As with other imaging modalities, ultrasound does not expose patients to radiation and as such is the safest and quickest way to administer guided injections in real time.
An ultrasound probe is placed on your skin with a layer of gel placed between the footprint of the probe and the skin to allow the ultrasound waves to produce an image of the structures below. Once the exact location of inflammation and/or tissue damage has been visualised a needle is then entered through the skin and is carefully guided by the live images on the screen.
Are these procedures safe?
All the procedures carried out at clinic 360 are administered to the highest standards by highly trained and experienced, ESP’s/Consultant physiotherapists or MSK doctors that do hundreds of these interventions every year.
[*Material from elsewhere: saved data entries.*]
$ cat config.mk
export PLATFORM = sky130hd
export DESIGN_NAME = bus8_arbiter_x2
export DESIGN_NICKNAME = d
export VERILOG_FILES = /design/src/rtl/bus8_pkg.sv /design/src/rtl/bus8_rr_arb2.sv /design/src/rtl/bus8_arbiter_x2.sv
export SDC_FILE = /design/constraint.sdc
export NUM_CORES = 1
export LEC_CHECK = 0
export CAP_MARGIN = 20
export CORE_MARGIN = 5
export CORE_UTILIZATION = 38
export DETAILED_ROUTE_END_ITERATION = 12
export PLACE_DENSITY = 0.7
export RECOVER_POWER = 25
export SLEW_MARGIN = 20
export SYNTH_ARGS = -nofsm -noshare
export SYNTH_HDL_FRONTEND = slang
export SYNTH_SLANG_ARGS = --single-unit
$ cat constraint.sdc
create_clock -name i_Bus_Clk -period 2.05 [get_ports i_Bus_Clk]
set_input_delay 0.41 -clock i_Bus_Clk [delete_from_list [all_inputs] [get_ports i_Bus_Clk]]
set_output_delay 0.41 -clock i_Bus_Clk [all_outputs]
set_load 0.05 [all_outputs]
$ cat src/rtl/bus8_pkg.sv
// Shared types and constants for the 8-bit register bus.
// Used by the two-requester arbiter and its sub-blocks.
package bus8_pkg;

   typedef enum logic [1:0] {
      IDLE,
      ISSUE,
      WAIT_RD,
      ACK
   } bus8_state_t;

   localparam logic       BUS_WRITE       = 1'b1;
   localparam logic       BUS_READ        = 1'b0;
   localparam logic [7:0] RD_TIMEOUT_DATA = 8'hFF;

endpackage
On the whole injections are very safe when administered correctly and appropriately.
However, as with any invasive procedure there is always a small risk of potential adverse reactions. This will depend on the type of injection you have and will be discussed on a case by case basis prior to any interventional procedure.
Can everyone have these injections?
There are certain patient groups that are not suitable for interventions (ladies who are pregnant and breastfeeding, patients with certain underlying health issues, taking certain medications, active infections and where there is no clear clinical indication that an injection would help). This will again depend on the type of injection you are having, your clinical presentation and any necessary imaging you may need prior to the intervention when we see you in clinic. We aim to administer any necessary procedures within the initial assessment, however certain interventions may require a further appointment.
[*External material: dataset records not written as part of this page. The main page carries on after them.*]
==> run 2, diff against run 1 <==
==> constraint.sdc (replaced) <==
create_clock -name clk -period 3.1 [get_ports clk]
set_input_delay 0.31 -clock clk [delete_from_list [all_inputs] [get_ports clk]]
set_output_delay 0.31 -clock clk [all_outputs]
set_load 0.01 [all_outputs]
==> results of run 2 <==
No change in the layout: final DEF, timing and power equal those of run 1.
<file path="src/rtl/conv2x2_stream_ctrl_pkg.sv">
// Shared definitions for the 2x2 convolution stream sequencer.
//   state_t : sequencer states
//   res_w() : width of a datapath window result for a given pixel width
//   cnt_w() : counter width for a modulus n, never below one bit
package conv2x2_stream_ctrl_pkg;

   typedef enum logic [2:0] {
      ST_IDLE,
      ST_LOAD_K,
      ST_STREAM,
      ST_DRAIN,
      ST_DONE
   } state_t;

   localparam int unsigned DATA_W_DEF = 8;

   function automatic int unsigned res_w(input int unsigned dw);
      return 2 * dw + 5;
   endfunction

   function automatic int unsigned cnt_w(input int unsigned n);
      return (n <= 2) ? 1 : $clog2(n);
   endfunction

endpackage

</file>
<file path="src/rtl/conv2x2_stream_ctrl_if.sv">
// Bus bundle between the sequencer and its neighbours (host, pixel source,
// convolution datapath, result sink).
//   slave  : the sequencer's view
//   master : the surrounding system's view (host/source/datapath/sink)
// Signals:
//   start                     frame request
//   kcfg_valid/ready, kcfg_w  kernel weight config {w4,w3,w2,w1}
//   s_valid/ready, s_data     raster pixel stream
//   dp_clr, dp_kload, dp_w,   datapath control, weights and pixel
//   dp_pixel, dp_result       datapath window result
//   m_valid, m_data, m_last   legal-window results with frame framing
//   busy, frame_done, err_gap status
interface conv2x2_stream_ctrl_if
   import conv2x2_stream_ctrl_pkg::*;
#(
   parameter int unsigned DATA_W = DATA_W_DEF
);
   localparam int unsigned RES_W = res_w(DATA_W);

   logic                  start;
   logic                  kcfg_valid;
   logic                  kcfg_ready;
   logic [4*DATA_W-1:0]   kcfg_w;
   logic                  s_valid;
   logic                  s_ready;
   logic [DATA_W-1:0]     s_data;
   logic                  dp_clr;
   logic                  dp_kload;
   logic [4*DATA_W-1:0]   dp_w;
   logic [DATA_W-1:0]     dp_pixel;
   logic [RES_W-1:0]      dp_result;
   logic                  m_valid;
   logic [RES_W-1:0]      m_data;
   logic                  m_last;
   logic                  busy;
   logic                  frame_done;
   logic                  err_gap;

   modport slave (
      input  start, kcfg_valid, kcfg_w, s_valid, s_data, dp_result,
      output kcfg_ready, s_ready, dp_clr, dp_kload, dp_w, dp_pixel,
             m_valid, m_data, m_last, busy, frame_done, err_gap
   );

   modport master (
      output start, kcfg_valid, kcfg_w, s_valid, s_data, dp_result,
      input  kcfg_ready, s_ready, dp_clr, dp_kload, dp_w, dp_pixel,
             m_valid, m_data, m_last, busy, frame_done, err_gap
   );

endinterface

</file>
<file path="src/rtl/conv2x2_stream_ctrl_tag_pipe.sv">
// Fixed-latency shift register carrying per-pixel window tags alongside the
// convolution datapath so each tag emerges together with its result.
//   clk, rst : clock, async active-high reset
//   clr_i    : synchronous clear of every stage
//   d_i      : tag entering this cycle
//   q_o      : tag from DEPTH cycles earlier
module conv2x2_stream_ctrl_tag_pipe #(
   parameter int unsigned DEPTH = 2,
   parameter int unsigned WIDTH = 2
) (
   input  logic             clk,
   input  logic             rst,
   input  logic             clr_i,
   input  logic [WIDTH-1:0] d_i,
   output logic [WIDTH-1:0] q_o
);

   logic [DEPTH-1:0][WIDTH-1:0] pipe_q;

   always_ff @(posedge clk or posedge rst) begin
      if (rst) begin
         pipe_q <= '0;
      end else if (clr_i) begin
         pipe_q <= '0;
      end else begin
         pipe_q[0] <= d_i;
         for (int unsigned i = 1; i < DEPTH; i++) begin
            pipe_q[i] <= pipe_q[i-1];
         end
      end
   end

   assign q_o = pipe_q[DEPTH-1];

endmodule

</file>
<file path="src/rtl/conv2x2_stream_ctrl.sv">
// Sequencer for the 2x2 convolution datapath. Takes a kernel-weight config,
// then streams one IMG_HEIGHT x IMG_WIDTH raster frame into the datapath one
// pixel per clock, and forwards only the datapath results that belong to
// complete 2x2 windows (no row wrap, no line-buffer pre-fill), marking the
// final one with m_last.
//   clk  : clock, rising edge
//   rst  : async reset, active-high
//   bus  : slave side of conv2x2_stream_ctrl_if (host config, pixel stream,
//          datapath control/result, result stream, status)
module conv2x2_stream_ctrl
   import conv2x2_stream_ctrl_pkg::*;
#(
   parameter int unsigned DATA_W     = 8,
   parameter int unsigned IMG_WIDTH  = 4,
   parameter int unsigned IMG_HEIGHT = 4,
   parameter int unsigned CONV_LAT   = 2
) (
   input  logic                        clk,
   input  logic                        rst,
   conv2x2_stream_ctrl_if.slave        bus
);

   localparam int unsigned COL_W   = cnt_w(IMG_WIDTH);
   localparam int unsigned ROW_W   = cnt_w(IMG_HEIGHT);
   localparam int unsigned DRAIN_W = cnt_w(CONV_LAT);

   state_t               state_q;
   logic [COL_W-1:0]     col_q, col_d;
   logic [ROW_W-1:0]     row_q, row_d;
   logic [DRAIN_W-1:0]   drain_q;
   logic                 kcfg_ready_q;
   logic                 s_ready_q;
   logic                 dp_clr_q;
   logic                 dp_kload_q;
   logic [4*DATA_W-1:0]  dp_w_q;
   logic                 busy_q;
   logic                 frame_done_q;
   logic                 err_gap_q;

   logic                 col_wrap, last_row, last_pix, legal;
   logic [1:0]           tag_in, tag_out;

   // Raster position bookkeeping for the pixel being driven this cycle.
   always_comb begin
      col_wrap = (col_q == COL_W'(IMG_WIDTH - 1));
      last_row = (row_q == ROW_W'(IMG_HEIGHT - 1));
      last_pix = col_wrap && last_row;
      // Pixel is the bottom-right corner of a fully populated window.
      legal    = (row_q != '0) && (col_q != '0);
      col_d    = col_wrap ? '0 : col_q + 1'b1;
      row_d    = row_q;
      if (col_wrap) begin
         row_d = last_row ? '0 : row_q + 1'b1;
      end
   end

   // Sequencer; every status/control output is registered alongside state.
   always_ff @(posedge clk or posedge rst) begin
      if (rst) begin
         state_q      <= ST_IDLE;
         col_q        <= '0;
         row_q        <= '0;
         drain_q      <= '0;
         kcfg_ready_q <= 1'b0;
         s_ready_q    <= 1'b0;
         dp_clr_q     <= 1'b0;
         dp_kload_q   <= 1'b0;
         dp_w_q       <= '0;
         busy_q       <= 1'b0;
         frame_done_q <= 1'b0;
         err_gap_q    <= 1'b0;
      end else begin
         dp_kload_q   <= 1'b0;
         frame_done_q <= 1'b0;
         unique case (state_q)
            ST_IDLE: begin
               if (bus.start) begin
                  state_q      <= ST_LOAD_K;
                  kcfg_ready_q <= 1'b1;
                  dp_clr_q     <= 1'b1;
                  busy_q       <= 1'b1;
                  err_gap_q    <= 1'b0;
               end
            end
            ST_LOAD_K: begin
               if (bus.kcfg_valid && kcfg_ready_q) begin
                  state_q      <= ST_STREAM;
                  kcfg_ready_q <= 1'b0;
                  dp_clr_q     <= 1'b0;
                  s_ready_q    <= 1'b1;
                  dp_w_q       <= bus.kcfg_w;
                  dp_kload_q   <= 1'b1;
                  col_q        <= '0;
                  row_q        <= '0;
               end
            end
            ST_STREAM: begin
               // The datapath cannot stall: a missing pixel still consumes
               // its raster slot so frame geometry is kept.
               col_q <= col_d;
               row_q <= row_d;
               if (!bus.s_valid) begin
                  err_gap_q <= 1'b1;
               end
               if (last_pix) begin
                  state_q   <= ST_DRAIN;
                  s_ready_q <= 1'b0;
                  drain_q   <= '0;
               end
            end
            ST_DRAIN: begin
               drain_q <= drain_q + 1'b1;
               if (drain_q == DRAIN_W'(CONV_LAT - 1)) begin
                  state_q      <= ST_DONE;
                  frame_done_q <= 1'b1;
               end
            end
            ST_DONE: begin
               state_q <= ST_IDLE;
               busy_q  <= 1'b0;
            end
            default: begin
               state_q <= ST_IDLE;
            end
         endcase
      end
   end

   // Tags follow the pixel through the datapath latency; zeros outside STREAM
   // so pre-fill and post-frame results are never forwarded.
   assign tag_in = (state_q == ST_STREAM) ? {last_pix, legal} : 2'b00;

   conv2x2_stream_ctrl_tag_pipe #(
      .DEPTH (CONV_LAT),
      .WIDTH (2)
   ) u_tag_pipe (
      .clk   (clk),
      .rst   (rst),
      .clr_i (dp_clr_q),
      .d_i   (tag_in),
      .q_o   (tag_out)
   );

   assign bus.dp_pixel   = ((state_q == ST_STREAM) && bus.s_valid) ? bus.s_data : '0;
   assign bus.kcfg_ready = kcfg_ready_q;
   assign bus.s_ready    = s_ready_q;
   assign bus.dp_clr     = dp_clr_q;
   assign bus.dp_kload   = dp_kload_q;
   assign bus.dp_w       = dp_w_q;
   assign bus.busy       = busy_q;
   assign bus.frame_done = frame_done_q;
   assign bus.err_gap    = err_gap_q;
   assign bus.m_valid    = tag_out[0];
   assign bus.m_last     = tag_out[1] & tag_out[0];
   assign bus.m_data     = tag_out[0] ? bus.dp_result : '0;

endmodule

</file>
<file path="src/flat_wrapper.sv">
// flat-port wrapper written by rule: the top's interface ports become plain ports
module conv2x2_stream_ctrl_flat import conv2x2_stream_ctrl_pkg::*;
#(
   parameter int unsigned DATA_W     = 8,
   parameter int unsigned IMG_WIDTH  = 4,
   parameter int unsigned IMG_HEIGHT = 4,
   parameter int unsigned CONV_LAT   = 2
)
  (clk, rst, bus_start, bus_kcfg_valid, bus_kcfg_w, bus_s_valid, bus_s_data, bus_dp_result, bus_kcfg_ready, bus_s_ready, bus_dp_clr, bus_dp_kload, bus_dp_w, bus_dp_pixel, bus_m_valid, bus_m_data, bus_m_last, bus_busy, bus_frame_done, bus_err_gap);
  conv2x2_stream_ctrl_if #(.DATA_W(DATA_W)) bus_i ();
  input  logic clk;
  input  logic rst;
  input wire logic [$bits(bus_i.start)-1:0] bus_start;
  input wire logic [$bits(bus_i.kcfg_valid)-1:0] bus_kcfg_valid;
  input wire logic [$bits(bus_i.kcfg_w)-1:0] bus_kcfg_w;
  input wire logic [$bits(bus_i.s_valid)-1:0] bus_s_valid;
  input wire logic [$bits(bus_i.s_data)-1:0] bus_s_data;
  input wire logic [$bits(bus_i.dp_result)-1:0] bus_dp_result;
  output wire logic [$bits(bus_i.kcfg_ready)-1:0] bus_kcfg_ready;
  output wire logic [$bits(bus_i.s_ready)-1:0] bus_s_ready;
  output wire logic [$bits(bus_i.dp_clr)-1:0] bus_dp_clr;
  output wire logic [$bits(bus_i.dp_kload)-1:0] bus_dp_kload;
  output wire logic [$bits(bus_i.dp_w)-1:0] bus_dp_w;
  output wire logic [$bits(bus_i.dp_pixel)-1:0] bus_dp_pixel;
  output wire logic [$bits(bus_i.m_valid)-1:0] bus_m_valid;
  output wire logic [$bits(bus_i.m_data)-1:0] bus_m_data;
  output wire logic [$bits(bus_i.m_last)-1:0] bus_m_last;
  output wire logic [$bits(bus_i.busy)-1:0] bus_busy;
  output wire logic [$bits(bus_i.frame_done)-1:0] bus_frame_done;
  output wire logic [$bits(bus_i.err_gap)-1:0] bus_err_gap;
  assign bus_i.start = bus_start;
  assign bus_i.kcfg_valid = bus_kcfg_valid;
  assign bus_i.kcfg_w = bus_kcfg_w;
  assign bus_i.s_valid = bus_s_valid;
  assign bus_i.s_data = bus_s_data;
  assign bus_i.dp_result = bus_dp_result;
  assign bus_kcfg_ready = bus_i.kcfg_ready;
  assign bus_s_ready = bus_i.s_ready;
  assign bus_dp_clr = bus_i.dp_clr;
  assign bus_dp_kload = bus_i.dp_kload;
  assign bus_dp_w = bus_i.dp_w;
  assign bus_dp_pixel = bus_i.dp_pixel;
  assign bus_m_valid = bus_i.m_valid;
  assign bus_m_data = bus_i.m_data;
  assign bus_m_last = bus_i.m_last;
  assign bus_busy = bus_i.busy;
  assign bus_frame_done = bus_i.frame_done;
  assign bus_err_gap = bus_i.err_gap;
  conv2x2_stream_ctrl #(.DATA_W(DATA_W), .IMG_WIDTH(IMG_WIDTH), .IMG_HEIGHT(IMG_HEIGHT), .CONV_LAT(CONV_LAT)) u_core (.clk(clk), .rst(rst), .bus(bus_i));
endmodule
</file>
We will help you obtain an accurate diagnosis and will always make recommendations on the merits of a particular procedure on the latest clinical evidence. This will be discussed on a case by case basis.
What happens after?
We typically advise a period of relative rest for the first 72 hours after the majority of injections. The only exception would be following a hydrodistension procedure where we would encourage you to get the shoulder moving immediately. It is also important to be complaint with any exercises you may have been shown after the procedure to get the best possible outcomes. We provide the necessary information to contact our service easily and quickly should you have any questions or concerns.
We also see a number of patients for repeat imaging especially those with acute tendon/muscle tears and chronic tendinopathies. The information we gather from the ultrasound scan will help guide rehabilitation protocols and provides objective data on how well a structure is progressing as it undergoes a return to activity be that high-end elite sport or return to general lifestyle activities.